Dibujo y escatología: Flávio de Carvalho, Artur Barrio y Carmela Gross
DOI:
https://doi.org/10.51359/2763-8693.2024.262972Palabras clave:
dibujo, escatología, grotesco, fin, arte contemporáneoResumen
El artículo tiene como objetivo analizar las relaciones que el dibujo y la escatología tejen en la producción de artistas brasileños de diferentes contextos históricos hasta la actualidad, esbozando una genealogía aún temprana e incompleta. Además, la obra también busca reflexionar e identificar, a partir de las obras presentadas, los gestos escatológicos –en relación con los significados de las escatologías mítico-religiosas (Eliade, 1972)– y los rasgos grotescos –descritos en la teoría del realismo grotesco ( Bakhtin, 1987), que invitan a la imaginación a reinventar el mundo en una época marcada por crisis ambientales, políticas y sociales; guerras; exterminios y cataclismos.
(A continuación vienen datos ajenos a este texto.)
`src/rtl/snd_strobe_pkg.sv`:
```
package snd_strobe_pkg;

    localparam int BYTE_W   = 8;
    localparam int NUM_PSG  = 2;
    localparam int PSG_IDX_W = (NUM_PSG > 1) ? $clog2(NUM_PSG) : 1;

    // control byte bit positions (behaviour depends on these)
    localparam int CB_PSG_GO   = 2;
    localparam int CB_PSG_SEL  = 3;
    localparam int CB_PSG_ADDR = 4;
    localparam int CB_SPK_TEST = 5;
    localparam int CB_SPK_GO   = 6;
    localparam int CB_SPK_RST  = 7;

    // status byte bit positions
    localparam int SB_MARKER = 6;
    localparam int SB_DRQ    = 7;

    typedef logic [BYTE_W-1:0] byte_t;

    typedef struct packed {
        logic prev_psg_go;
        logic prev_spk_go;
        logic spk_rst;
        logic spk_tst;
    } ctrl_state_t;

    typedef struct packed {
        byte_t              latch;
        byte_t              bus;
        logic               addr_sel;
        logic [NUM_PSG-1:0] stb;
    } psg_state_t;

    typedef struct packed {
        byte_t latch;
        byte_t bus;
        logic  stb;
    } spk_state_t;

endpackage

```
`src/rtl/snd_ctrl_edge.sv`:
```
module snd_ctrl_edge
    import snd_strobe_pkg::*;
(
    input  logic                 clk,
    input  logic                 rst_n,
    input  logic                 ctrl_we,
    input  byte_t                ctrl_wdata,
    output logic                 psg_go,
    output logic [PSG_IDX_W-1:0] psg_idx,
    output logic                 psg_addr,
    output logic                 spk_go,
    output logic                 spk_rst,
    output logic                 spk_tst
);

    ctrl_state_t st_d, st_q;

    logic unused_lo;
    assign unused_lo = ^ctrl_wdata[1:0];

    always_comb begin
        st_d     = st_q;
        psg_go   = ctrl_we && st_q.prev_psg_go && !ctrl_wdata[CB_PSG_GO];
        spk_go   = ctrl_we && st_q.prev_spk_go && !ctrl_wdata[CB_SPK_GO];
        psg_idx  = ctrl_wdata[CB_PSG_SEL] ? PSG_IDX_W'(0) : PSG_IDX_W'(1);
        psg_addr = ctrl_wdata[CB_PSG_ADDR];
        if (ctrl_we) begin
            st_d.prev_psg_go = ctrl_wdata[CB_PSG_GO];
            st_d.prev_spk_go = ctrl_wdata[CB_SPK_GO];
            st_d.spk_rst     = ctrl_wdata[CB_SPK_RST];
            st_d.spk_tst     = ctrl_wdata[CB_SPK_TEST];
        end
    end

    always_ff @(posedge clk) begin
        if (!rst_n) st_q <= '0;
        else        st_q <= st_d;
    end

    assign spk_rst = st_q.spk_rst;
    assign spk_tst = st_q.spk_tst;

    // lines follow the last control write
    p_lines_follow_r6: assert property (@(posedge clk) disable iff (!rst_n)
        ctrl_we |=> (spk_rst == $past(ctrl_wdata[CB_SPK_RST]))
                 && (spk_tst == $past(ctrl_wdata[CB_SPK_TEST])));

    p_lines_hold_r6: assert property (@(posedge clk) disable iff (!rst_n)
        !ctrl_we |=> $stable(spk_rst) && $stable(spk_tst));

endmodule

```
`src/rtl/snd_psg_port.sv`:
```
module snd_psg_port
    import snd_strobe_pkg::*;
(
    input  logic                 clk,
    input  logic                 rst_n,
    input  logic                 latch_we,
    input  byte_t                latch_wdata,
    input  logic                 go,
    input  logic [PSG_IDX_W-1:0] idx,
    input  logic                 addr,
    output logic [NUM_PSG-1:0]   wr_stb,
    output logic                 addr_sel,
    output byte_t                bus
);

    psg_state_t st_d, st_q;
    logic [NUM_PSG-1:0] hit;

    generate
        for (genvar g = 0; g < NUM_PSG; g++) begin : g_chip
            assign hit[g] = go && (idx == PSG_IDX_W'(g));
        end
    endgenerate

    always_comb begin
        st_d     = st_q;
        st_d.stb = hit;
        if (go) begin
            st_d.bus      = st_q.latch;
            st_d.addr_sel = addr;
        end
        if (latch_we) st_d.latch = latch_wdata;
    end

    always_ff @(posedge clk) begin
        if (!rst_n) st_q <= '0;
        else        st_q <= st_d;
    end

    assign wr_stb   = st_q.stb;
    assign addr_sel = st_q.addr_sel;
    assign bus      = st_q.bus;

    p_stb_onehot_r2: assert property (@(posedge clk) disable iff (!rst_n)
        $onehot0(wr_stb));

    p_stb_single_r1: assert property (@(posedge clk) disable iff (!rst_n)
        (|wr_stb) |=> (wr_stb == '0));

    p_bus_hold_r4: assert property (@(posedge clk) disable iff (!rst_n)
        (|wr_stb) |=> $stable(bus) && $stable(addr_sel));

endmodule

```
`src/rtl/snd_spk_port.sv`:
```
module snd_spk_port
    import snd_strobe_pkg::*;
(
    input  logic  clk,
    input  logic  rst_n,
    input  logic  latch_we,
    input  byte_t latch_wdata,
    input  logic  go,
    output logic  wr_stb,
    output byte_t bus
);

    spk_state_t st_d, st_q;

    always_comb begin
        st_d     = st_q;
        st_d.stb = go;
        if (go)       st_d.bus   = st_q.latch;
        if (latch_we) st_d.latch = latch_wdata;
    end

    always_ff @(posedge clk) begin
        if (!rst_n) st_q <= '0;
        else        st_q <= st_d;
    end

    assign wr_stb = st_q.stb;
    assign bus    = st_q.bus;

    p_spk_single_r5: assert property (@(posedge clk) disable iff (!rst_n)
        wr_stb |=> !wr_stb);

    p_spk_hold_r5: assert property (@(posedge clk) disable iff (!rst_n)
        wr_stb |=> $stable(bus));

endmodule

```
`src/rtl/snd_bus_sequencer.sv`:
```
module snd_bus_sequencer
    import snd_strobe_pkg::*;
(
    input  logic         clk,
    input  logic         rst_n,
    input  logic         ctrl_we,
    input  logic [7:0]   ctrl_wdata,
    input  logic         psg_latch_we,
    input  logic [7:0]   psg_latch_wdata,
    input  logic         spk_latch_we,
    input  logic [7:0]   spk_latch_wdata,
    input  logic         spk_drq,
    output logic [1:0]   psg_wr_stb,
    output logic         psg_addr_sel,
    output logic [7:0]   psg_bus,
    output logic         spk_wr_stb,
    output logic [7:0]   spk_bus,
    output logic         spk_reset,
    output logic         spk_test,
    output logic [7:0]   status_rd
);

    logic                 psg_go, spk_go, psg_addr;
    logic [PSG_IDX_W-1:0] psg_idx;

    snd_ctrl_edge i_edge (
        .clk        (clk),
        .rst_n      (rst_n),
        .ctrl_we    (ctrl_we),
        .ctrl_wdata (ctrl_wdata),
        .psg_go     (psg_go),
        .psg_idx    (psg_idx),
        .psg_addr   (psg_addr),
        .spk_go     (spk_go),
        .spk_rst    (spk_reset),
        .spk_tst    (spk_test)
    );

    snd_psg_port i_psg (
        .clk         (clk),
        .rst_n       (rst_n),
        .latch_we    (psg_latch_we),
        .latch_wdata (psg_latch_wdata),
        .go          (psg_go),
        .idx         (psg_idx),
        .addr        (psg_addr),
        .wr_stb      (psg_wr_stb),
        .addr_sel    (psg_addr_sel),
        .bus         (psg_bus)
    );

    snd_spk_port i_spk (
        .clk         (clk),
        .rst_n       (rst_n),
        .latch_we    (spk_latch_we),
        .latch_wdata (spk_latch_wdata),
        .go          (spk_go),
        .wr_stb      (spk_wr_stb),
        .bus         (spk_bus)
    );

    always_comb begin
        status_rd            = '0;
        status_rd[SB_MARKER] = 1'b1;
        status_rd[SB_DRQ]    = spk_drq;
    end

    // a strobe always follows a control write
    p_needs_write_r7: assert property (@(posedge clk) disable iff (!rst_n)
        ((|psg_wr_stb) || spk_wr_stb) |-> $past(ctrl_we));

    // selected chip matches bit 3 of that write
    p_target_r2: assert property (@(posedge clk) disable iff (!rst_n)
        (|psg_wr_stb) |-> (psg_wr_stb[0] == $past(ctrl_wdata[CB_PSG_SEL])));

    // cycle type matches bit 4 of that write
    p_cycle_type_r3: assert property (@(posedge clk) disable iff (!rst_n)
        (|psg_wr_stb) |-> (psg_addr_sel == $past(ctrl_wdata[CB_PSG_ADDR])));

endmodule

```
`config.mk`:
```
export PLATFORM = sky130hd
export DESIGN_NAME = snd_bus_sequencer
export DESIGN_NICKNAME = d
export VERILOG_FILES = /design/src/rtl/snd_strobe_pkg.sv /design/src/rtl/snd_ctrl_edge.sv /design/src/rtl/snd_psg_port.sv /design/src/rtl/snd_spk_port.sv /design/src/rtl/snd_bus_sequencer.sv
export SDC_FILE = /design/constraint.sdc
export NUM_CORES = 1
export LEC_CHECK = 0
export ABC_AREA = 1
export BUFFER_PORTS_ARGS = -buffer_cell sky130_fd_sc_hd__buf_2
export CAP_MARGIN = 30
export CORE_AREA = 2 2 62 64
export DETAILED_ROUTE_END_ITERATION = 10
export DIE_AREA = 0 0 64 66
export PLACE_DENSITY_LB_ADDON = 0.3
export SLEW_MARGIN = 20
export SYNTH_ARGS = -nofsm -noshare
export SYNTH_HDL_FRONTEND = slang
export SYNTH_SLANG_ARGS = --single-unit
```
`constraint.sdc`:
```
create_clock -name clk -period 1 [get_ports clk]
set_input_delay 0.15 -clock clk [delete_from_list [all_inputs] [get_ports clk]]
set_output_delay 0.15 -clock clk [all_outputs]
set_load 0.02 [all_outputs]
```
==> results.md, run 1 <==
Status:
- The flow ran to the end, and the final reports show no timing, DRC or antenna violations.

Final layout:
- The sequential cell area in the final layout is about 830 sq um.
- After the flow finishes, the layout carries non-filler instances totaling around 320.
- Measured on the finished design, the core utilization comes to between 50% and 60%.
- The final net count is around 300.
- The area of the multi-input gates is 579.3 sq um.
- The share of final-layout standard cells stronger than drive strength 1 is 33.21%.
- The final instance area is 2096 sq um.
- The area growth from synthesis to layout is 23.16%.
- The number of antenna diodes in the final layout is 0.
- The count of fill cells added during filler insertion is ~340.

Drt:
- The mean number of vias per cell is 4.237.
- The detailed router finished its first iteration with 59 violations.
- The DRC violations left is 0.
- The first detailed-routing pass took 4 iterations.
- The number of antenna-violating nets in the routed design is 0.
- After detailed routing, the total wire length is just under 3 mm.
- The routed layout has ~1,300 vias.
- The detail-routed net length per standard cell is slightly above 9 um.

Yosys:
- In this run, synthesis produced a sequential element count of 40.
- The biggest area consumer among synthesized cells is sky130_fd_sc_hd__dfxtp_1.
- The cell area after synthesis is 1702 sq um.
- The number of distinct library cell variants in the gate-level netlist after synthesis is 16.
- The portion of synthesized cell area occupied by the leading cell type is a little under half.
- The cell count after synthesis came out at between 200 and 250.
- The part of the Yosys area used for sequential elements is between 40% and 50%.
- The number of warnings issued by yosys is 0.
- By area the synthesized netlist is led by sky130_fd_sc_hd__dfxtp_1, sky130_fd_sc_hd__nor2_1, sky130_fd_sc_hd__buf_4, sky130_fd_sc_hd__nand2_1, sky130_fd_sc_hd__o21ai_0.
- The synthesized area per cell is around 7.4 sq um.

Pwr:
- In this run the power density over the cells is about 1400 nW/um^2.
- The clock group share of total power is between 20% and 30%.
- The sequential share of power is 58.5%.
- The switching power share of the total is between 20% and 30%.
- The switching power is 0.7521 mW.
- The peak ir drop on the vdd network is between 0.0007 and 0.0008 V.
- The design draws about 3 mW.
- The cell-internal power is around 2.2 mW.
- Of the total power, combinational logic draws 13.6%.
- The analysis attributes to cell leakage a power of 1.107 nW.

Timing:
- The summed negative setup slack over all endpoints is 0 ns.
- The worst path uses a little over nine tenths of the clock period.
- Setup slack on the critical path of the routed design comes to 0.03361 ns.
- The count of final hold-check violations is 0.
- The count of final max-slew check failures is 0.
- The total setup violations reported at the end of the flow is 0.
- The final critical delay including setup and external delays is around 0.97 ns.
- The setup clock skew after layout is just over 0.006 ns.
- The worst hold slack across all endpoints is around 0.032 ns.
- The upper clock frequency limit is just over 1 GHz.
- Setup repair after global routing could not meet its margin everywhere.

Clock network:
- The H-tree was split into 2 levels.
- TritonCTS created 5 clock buffers.
- After clock tree synthesis, the clock-pin slew on the worst setup and hold paths is around 0.11 ns.
- The clock passes through at most 2 buffers.
- The insertion delay to the later sink of the worst-skew pair is 0.34 ns.
- TritonCTS built the clock tree.
- The CTS root buffer is sky130_fd_sc_hd__clkbuf_4.
- The count of clock tree sinks is 40.

Floorplan:
- The number of top-level pins is 60.
- The die boundary width is between 60 and 70 um.
- The chip height is between 60 and 70 um.
- The initial utilization of the core area, before any placement, comes to between 40% and 50%.
- The standard-cell row count is 22.
- The floorplan step defined a die boundary enclosing about 4200 sq um.
- The area of the core is ~3600 sq um.

GRT:
- Global routing used around 14% of the available tracks.
- For this run the aggregate overflow at the end of global routing stands at 0.
- The number of global-route vias before repair is approximately 1,100.
- The global-route wire length before repair is ~4.6 mm.
- The number of antenna violations at the first check in global routing is 0.
- Entering global routing, the biggest net connects 21 pins.

Setup path:
- The worst path arrival time is between 0.8 and 0.9 ns.
- The buffer and inverter count on the worst path is 1.
- The critical path's slowest cell is sky130_fd_sc_hd__dfxtp_2.
- The worst setup path is of the reg2out kind.
- The data required time at the worst endpoint is 0.85 ns.
- Of all nets on the critical path, the largest fanout is 2.
- The largest stage delay on the critical path is 0.36 ns.
- The kind of end point of the critical path is a primary output.
- The critical path goes through buf_6.
- The critical path launch point type is a register.
- The cell type group with the largest total delay on the critical path is flip-flops.

Placed design:
- The placed wire-length estimate is between 1.5 and 2 mm.
- Before CTS, the worst setup slack after placement is 0.1380 ns.
- The placer's final routability congestion estimate is about 0.71.
- The total of buffers placed on input and output ports is 48.
- After detailed placement, the design holds a cell count of 301.
- The instance area after placement is roughly 1800 sq um.

Hold path:
- The worst min-delay path class is in2reg.

Job:
- The total of max-cap violations is 0.
[final cells by class]
class	count	area share, %
repair buffers	59	23.04
inverters	23	4.119
clock buffers	6	2.448
well taps	48	2.866
clock inverters	2	0.4776
multi-input cells	138	27.64
flip-flops and latches	40	39.40
[layer usage]
metal / track usage, % / vias to the layer above / wire length [um]
met4: 7.337 / 0 / 57
li1: - / 729 / -
met3: 5.792 / 5 / 184
met2: 23.05 / 36 / 1402
met1: 16.42 / 569 / 1250
met5: 0 / - / 0
[final timing paths]
kind / from / endpoint / slack [ns] / cells after the start
setup / recovery: i_psg.bus[7] / psg_bus[7] / 0.03 / 1
hold / removal: spk_latch_wdata[0] / i_spk.st_q[9] / 0.03 / 3
setup reg to reg: i_edge.st_q[2] / i_spk.bus[5] / 0.12 / 3
hold reg to reg: i_psg.st_q[18] / i_psg.bus[7] / 0.48 / 2
[synth_stat cells (all sizes together)]
cell type	count
a211oi	1
o21ai	19
inv	23
nand3	2
dfxtp	40
conb	2
nor2	72
a21oi	1
nor3	1
nand2	34
buf	34
nor3b	1
[cell usage in the layout (no fill, tap or decap), types with 2 or more instances in the layout]
cell | netlist | routed
sky130_fd_sc_hd__dfxtp_1 | 40 | 20
sky130_fd_sc_hd__nand2_1 | 33 | 33
sky130_fd_sc_hd__inv_1 | 23 | 23
sky130_fd_sc_hd__dlygate4sd3_1 | 0 | 2
sky130_fd_sc_hd__conb_1 | 2 | 7
sky130_fd_sc_hd__nor2_1 | 72 | 72
sky130_fd_sc_hd__o21ai_0 | 19 | 19
sky130_fd_sc_hd__buf_2 | 5 | 26
sky130_fd_sc_hd__dfxtp_2 | 0 | 20
sky130_fd_sc_hd__clkinv_2 | 0 | 2
sky130_fd_sc_hd__buf_6 | 3 | 20
sky130_fd_sc_hd__buf_12 | 0 | 2
sky130_fd_sc_hd__buf_4 | 26 | 9
sky130_fd_sc_hd__clkbuf_4 | 0 | 5
[cells by family after synthesis]
logic type      synth area share (%)
other cells                   0.4413
simple gates                   26.18
flops                          47.06
compound gates                 6.323
buf+inv                        20.00
[flip-flops by register name, summed over array words and instances, names as in the netlist]
signal and count:
i_psg.bus 8, i_psg.st_q 8, i_spk.bus 8, i_spk.st_q 8, i_edge.st_q 2, i_psg.wr_stb 2
i_edge.spk_rst 1, i_edge.spk_tst 1, i_psg.addr_sel 1, i_spk.wr_stb 1
[power by group through the flow]
stage,sequential (mW),combinational (mW),clock [mW]
3_3_place_gp,1.75,0.345,0
4_1_cts,1.72,0.369,0.877
6_report,1.73,0.400,0.824
3_5_place_dp,1.75,0.348,0
5_1_grt,1.74,0.448,0.959
2_1_floorplan,1.75,0.280,0
[what timing repair did]
action	4_1_cts	5_1_grt
endpoints found under the hold margin	1	1
hold buffers	1	1
setup buffers	0	5
gates resized for setup	24	38
endpoints found under the setup margin	19	22
cloned	0	0
No activity file was read; power rests on OpenSTA's default activity.
==> inputs of run 2 (changes only) <==
--- a/config.mk
+++ b/config.mk
@@ -12,6 +12,7 @@
 export DETAILED_ROUTE_END_ITERATION = 10
 export DIE_AREA = 0 0 64 66
 export PLACE_DENSITY_LB_ADDON = 0.3
+export REMOVE_ABC_BUFFERS = 1
 export SLEW_MARGIN = 20
 export SYNTH_ARGS = -nofsm -noshare
 export SYNTH_HDL_FRONTEND = slang
==> run 2 against run 1 <==
Clock-buffer cell count grew 2. Clock power is essentially flat. Via count shrank 2.6%. Wire length shrank 0.35%. Combinational power shrank 4%. Total power shrank 0.73%. Non-clock buffer count shrank 7. Sequential share of layout area grew 1.3 points. Die area is the same. Critical path depth is the same. Sequential cell count is the same. Critical path type unchanged. Critical endpoint is now spk_bus[3].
El dibujo, en esta coyuntura, se convierte en una acción ciega (Derrida, 2010) que no proyecta, sino que revela, operando desde la oscuridad del presente plasmado en las obras visuales, rasgos que cuestionan el futuro. Se concluye que el sentido de finitud escatológica reaviva, en el imaginario individual y colectivo, el fin como posibilidad de un nuevo comienzo y otra vida a través del trabajo de los artistas.